▶ [SUPPLIED INFORMATION]
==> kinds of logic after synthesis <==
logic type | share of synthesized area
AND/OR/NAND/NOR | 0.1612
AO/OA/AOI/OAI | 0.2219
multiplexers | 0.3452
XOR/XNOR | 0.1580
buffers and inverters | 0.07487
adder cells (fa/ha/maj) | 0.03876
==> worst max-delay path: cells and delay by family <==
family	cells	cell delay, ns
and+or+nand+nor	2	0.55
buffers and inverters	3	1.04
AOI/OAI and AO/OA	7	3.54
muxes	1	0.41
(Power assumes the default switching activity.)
* * *
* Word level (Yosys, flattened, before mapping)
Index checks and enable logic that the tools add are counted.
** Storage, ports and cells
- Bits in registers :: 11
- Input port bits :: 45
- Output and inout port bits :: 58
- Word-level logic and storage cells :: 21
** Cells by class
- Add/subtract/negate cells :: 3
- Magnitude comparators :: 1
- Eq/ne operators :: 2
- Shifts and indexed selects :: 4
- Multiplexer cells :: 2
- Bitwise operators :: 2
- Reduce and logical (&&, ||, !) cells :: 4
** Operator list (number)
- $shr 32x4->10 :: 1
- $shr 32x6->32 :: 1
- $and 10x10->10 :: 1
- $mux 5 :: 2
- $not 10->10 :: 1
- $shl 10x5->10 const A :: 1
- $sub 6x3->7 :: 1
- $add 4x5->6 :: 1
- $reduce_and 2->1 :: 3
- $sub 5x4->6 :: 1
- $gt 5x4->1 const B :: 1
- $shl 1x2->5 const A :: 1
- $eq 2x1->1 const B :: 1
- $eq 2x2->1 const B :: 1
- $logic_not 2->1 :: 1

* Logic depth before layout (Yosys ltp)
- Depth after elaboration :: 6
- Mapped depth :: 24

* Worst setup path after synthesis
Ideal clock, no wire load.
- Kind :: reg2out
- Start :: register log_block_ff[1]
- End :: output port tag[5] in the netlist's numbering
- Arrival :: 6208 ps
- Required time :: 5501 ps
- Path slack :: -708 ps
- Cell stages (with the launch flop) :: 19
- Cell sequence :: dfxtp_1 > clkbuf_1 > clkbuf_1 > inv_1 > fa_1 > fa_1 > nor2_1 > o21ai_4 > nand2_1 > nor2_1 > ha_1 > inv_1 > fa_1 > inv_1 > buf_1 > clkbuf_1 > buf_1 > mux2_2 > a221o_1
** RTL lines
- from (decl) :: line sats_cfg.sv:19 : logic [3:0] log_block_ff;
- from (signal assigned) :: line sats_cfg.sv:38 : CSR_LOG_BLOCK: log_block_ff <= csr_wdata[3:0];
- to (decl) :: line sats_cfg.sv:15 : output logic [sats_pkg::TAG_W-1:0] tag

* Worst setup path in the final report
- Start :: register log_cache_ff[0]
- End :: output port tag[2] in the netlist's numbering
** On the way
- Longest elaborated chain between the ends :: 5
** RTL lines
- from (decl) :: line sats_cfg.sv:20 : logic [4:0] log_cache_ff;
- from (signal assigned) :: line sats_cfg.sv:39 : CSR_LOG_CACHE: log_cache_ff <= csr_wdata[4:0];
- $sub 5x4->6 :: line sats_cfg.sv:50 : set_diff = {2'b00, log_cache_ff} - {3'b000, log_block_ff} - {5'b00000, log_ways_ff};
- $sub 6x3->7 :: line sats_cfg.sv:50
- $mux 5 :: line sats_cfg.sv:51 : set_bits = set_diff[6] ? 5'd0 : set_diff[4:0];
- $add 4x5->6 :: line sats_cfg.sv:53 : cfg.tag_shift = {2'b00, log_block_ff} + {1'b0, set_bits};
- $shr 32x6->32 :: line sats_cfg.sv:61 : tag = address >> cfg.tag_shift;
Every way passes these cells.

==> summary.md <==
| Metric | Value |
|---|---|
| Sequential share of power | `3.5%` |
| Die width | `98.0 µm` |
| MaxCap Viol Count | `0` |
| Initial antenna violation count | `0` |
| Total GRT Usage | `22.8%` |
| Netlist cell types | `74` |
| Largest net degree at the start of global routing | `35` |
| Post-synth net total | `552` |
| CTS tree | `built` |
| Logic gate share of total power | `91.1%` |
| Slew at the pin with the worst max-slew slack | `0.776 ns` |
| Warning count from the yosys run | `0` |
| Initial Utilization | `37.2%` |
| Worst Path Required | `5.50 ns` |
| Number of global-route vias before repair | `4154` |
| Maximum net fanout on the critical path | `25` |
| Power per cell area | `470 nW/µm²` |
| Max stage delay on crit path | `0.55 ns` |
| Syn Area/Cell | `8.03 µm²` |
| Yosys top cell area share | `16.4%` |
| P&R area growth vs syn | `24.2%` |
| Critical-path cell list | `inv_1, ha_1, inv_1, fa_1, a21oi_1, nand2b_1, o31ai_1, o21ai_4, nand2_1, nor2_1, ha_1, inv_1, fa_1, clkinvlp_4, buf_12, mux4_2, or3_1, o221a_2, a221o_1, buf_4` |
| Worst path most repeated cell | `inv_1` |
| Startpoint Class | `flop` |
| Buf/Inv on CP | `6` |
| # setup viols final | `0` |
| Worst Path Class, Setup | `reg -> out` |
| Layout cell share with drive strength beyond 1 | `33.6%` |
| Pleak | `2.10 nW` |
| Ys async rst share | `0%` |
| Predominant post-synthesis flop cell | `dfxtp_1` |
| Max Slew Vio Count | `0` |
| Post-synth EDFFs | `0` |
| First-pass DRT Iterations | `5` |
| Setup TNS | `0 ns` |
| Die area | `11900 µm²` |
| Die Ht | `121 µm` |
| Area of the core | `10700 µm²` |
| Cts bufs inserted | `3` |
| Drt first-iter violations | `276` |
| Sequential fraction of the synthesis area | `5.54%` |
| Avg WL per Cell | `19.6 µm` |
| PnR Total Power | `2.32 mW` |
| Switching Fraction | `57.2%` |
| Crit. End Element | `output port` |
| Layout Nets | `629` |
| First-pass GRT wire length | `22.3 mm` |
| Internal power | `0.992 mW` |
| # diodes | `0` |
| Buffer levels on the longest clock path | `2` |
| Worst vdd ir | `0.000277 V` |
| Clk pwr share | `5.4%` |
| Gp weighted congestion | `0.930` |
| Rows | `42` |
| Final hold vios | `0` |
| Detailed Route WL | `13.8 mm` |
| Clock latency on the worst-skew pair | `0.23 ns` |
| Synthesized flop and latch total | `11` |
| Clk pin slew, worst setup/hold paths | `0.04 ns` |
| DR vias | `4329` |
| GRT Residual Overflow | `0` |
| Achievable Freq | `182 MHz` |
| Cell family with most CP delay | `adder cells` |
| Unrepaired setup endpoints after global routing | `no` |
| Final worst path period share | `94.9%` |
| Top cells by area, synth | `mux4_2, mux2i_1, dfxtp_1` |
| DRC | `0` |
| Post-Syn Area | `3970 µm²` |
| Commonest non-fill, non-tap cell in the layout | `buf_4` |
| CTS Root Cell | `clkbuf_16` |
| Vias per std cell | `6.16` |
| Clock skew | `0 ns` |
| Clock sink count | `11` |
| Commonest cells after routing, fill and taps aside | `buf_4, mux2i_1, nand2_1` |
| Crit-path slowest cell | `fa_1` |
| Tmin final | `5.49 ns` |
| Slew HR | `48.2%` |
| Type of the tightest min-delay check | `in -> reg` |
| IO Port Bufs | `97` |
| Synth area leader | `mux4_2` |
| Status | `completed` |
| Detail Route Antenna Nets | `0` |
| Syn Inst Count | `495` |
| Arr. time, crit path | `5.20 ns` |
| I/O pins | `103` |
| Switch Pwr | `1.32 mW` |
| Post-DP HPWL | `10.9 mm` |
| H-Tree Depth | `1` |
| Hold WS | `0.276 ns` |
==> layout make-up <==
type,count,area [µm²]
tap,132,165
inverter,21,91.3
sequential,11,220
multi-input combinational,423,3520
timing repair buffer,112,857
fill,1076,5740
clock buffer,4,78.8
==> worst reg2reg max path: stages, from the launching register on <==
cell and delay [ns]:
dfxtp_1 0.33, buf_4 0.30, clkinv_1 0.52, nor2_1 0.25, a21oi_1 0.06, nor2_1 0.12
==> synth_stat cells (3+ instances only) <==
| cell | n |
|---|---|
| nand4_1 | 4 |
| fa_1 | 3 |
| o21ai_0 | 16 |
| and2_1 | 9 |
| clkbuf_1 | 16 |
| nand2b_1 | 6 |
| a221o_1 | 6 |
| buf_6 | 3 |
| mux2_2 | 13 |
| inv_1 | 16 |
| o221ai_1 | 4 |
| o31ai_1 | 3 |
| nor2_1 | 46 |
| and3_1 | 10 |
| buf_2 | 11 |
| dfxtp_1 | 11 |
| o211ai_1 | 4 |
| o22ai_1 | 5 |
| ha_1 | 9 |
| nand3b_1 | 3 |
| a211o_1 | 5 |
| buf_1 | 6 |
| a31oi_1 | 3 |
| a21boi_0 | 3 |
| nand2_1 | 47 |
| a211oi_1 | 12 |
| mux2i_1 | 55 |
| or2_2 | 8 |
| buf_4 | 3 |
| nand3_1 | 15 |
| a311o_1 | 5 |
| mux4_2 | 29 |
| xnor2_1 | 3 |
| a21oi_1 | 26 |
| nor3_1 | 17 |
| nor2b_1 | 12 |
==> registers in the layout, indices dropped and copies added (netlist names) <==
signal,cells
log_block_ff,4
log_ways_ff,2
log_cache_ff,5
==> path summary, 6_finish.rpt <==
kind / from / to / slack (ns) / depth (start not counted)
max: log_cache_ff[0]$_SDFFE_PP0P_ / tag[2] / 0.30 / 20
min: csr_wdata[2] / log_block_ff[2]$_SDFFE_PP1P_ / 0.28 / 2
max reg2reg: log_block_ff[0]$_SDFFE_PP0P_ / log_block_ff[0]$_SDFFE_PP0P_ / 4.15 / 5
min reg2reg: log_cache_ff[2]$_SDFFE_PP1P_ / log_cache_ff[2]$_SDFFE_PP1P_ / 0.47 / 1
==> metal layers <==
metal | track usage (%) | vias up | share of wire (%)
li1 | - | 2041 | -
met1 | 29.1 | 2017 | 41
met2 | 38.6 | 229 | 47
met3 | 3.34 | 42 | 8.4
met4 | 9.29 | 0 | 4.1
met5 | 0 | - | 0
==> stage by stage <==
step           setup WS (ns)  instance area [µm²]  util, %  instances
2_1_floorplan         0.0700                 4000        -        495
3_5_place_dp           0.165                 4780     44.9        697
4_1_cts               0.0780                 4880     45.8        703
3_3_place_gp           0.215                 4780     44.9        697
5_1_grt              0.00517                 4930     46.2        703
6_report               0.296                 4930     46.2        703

▶ [TASK TO CARRY OUT]
Your answer must consist solely of the lines above between the line holding "max-delay path: cells" and the line holding "(Power assumes the", inclusive, copied exactly.

▶ [EXERCISE OUTPUT]
==> worst max-delay path: cells and delay by family <==
family	cells	cell delay, ns
and+or+nand+nor	2	0.55
buffers and inverters	3	1.04
AOI/OAI and AO/OA	7	3.54
muxes	1	0.41
(Power assumes the default switching activity.)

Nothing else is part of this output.